CNI destaca importância do acordo Mercosul-União Europeia para indústria brasileira

Confederação Nacional da Indústria vê avanço como estratégico para exportações, geração de empregos e atração de investimentos

Publicado em 09/01/2026 às 16:40
CNI destaca importância do acordo Mercosul-União Europeia para indústria brasileira Reprodução / internet

A Confederação Nacional da Indústria (CNI) considerou a aprovação do acordo entre Mercosul e União Europeia um "passo significativo" para a inserção internacional do Brasil e o fortalecimento da indústria nacional.

Segundo a entidade, o acordo — considerado o mais moderno e abrangente já negociado pelo Mercosul — deve gerar impactos econômicos e sociais expressivos. A cada R$ 1 bilhão exportado pelo Brasil à União Europeia, são criados 21,8 mil empregos, movimentados R$ 441,7 milhões em massa salarial e R$ 3,2 bilhões em produção, conforme dados da CNI.

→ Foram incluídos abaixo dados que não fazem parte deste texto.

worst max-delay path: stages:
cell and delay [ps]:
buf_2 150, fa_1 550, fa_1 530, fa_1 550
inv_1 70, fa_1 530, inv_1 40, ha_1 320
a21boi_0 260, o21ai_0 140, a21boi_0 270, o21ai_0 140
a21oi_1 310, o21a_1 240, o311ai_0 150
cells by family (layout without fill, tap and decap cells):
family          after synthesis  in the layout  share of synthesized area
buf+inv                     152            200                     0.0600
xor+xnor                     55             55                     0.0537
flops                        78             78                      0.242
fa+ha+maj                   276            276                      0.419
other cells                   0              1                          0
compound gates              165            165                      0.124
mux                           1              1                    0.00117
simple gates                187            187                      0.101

Para a Confederação, a parceria deve fortalecer o comércio, atrair investimentos e ampliar as oportunidades entre os dois blocos econômicos.

"A aprovação do acordo é um passo decisivo e cria as condições políticas necessárias para avançarmos rumo à assinatura. Esperamos que esse processo seja concluído o quanto antes, para que possamos transformar esse avanço institucional em oportunidades concretas de comércio, investimentos e aumento da competitividade do país", afirmou o presidente da CNI, Ricardo Alban.

A entidade ressalta que o acordo tende a ampliar a previsibilidade regulatória, reduzir barreiras tarifárias e facilitar tanto o comércio quanto os investimentos. A expectativa é de um ambiente mais estável, favorecendo a competitividade das empresas, o comércio intrafirma e a redução de custos operacionais nas cadeias globais de valor.

A CNI também destaca que haverá condições mais favoráveis para a internacionalização de empresas brasileiras e para a atração de investimentos estrangeiros diretos. "O acordo é um marco na estratégia de inserção internacional do Brasil, com impacto no redesenho dos fluxos de comércio e investimentos mundiais", reforçou Alban.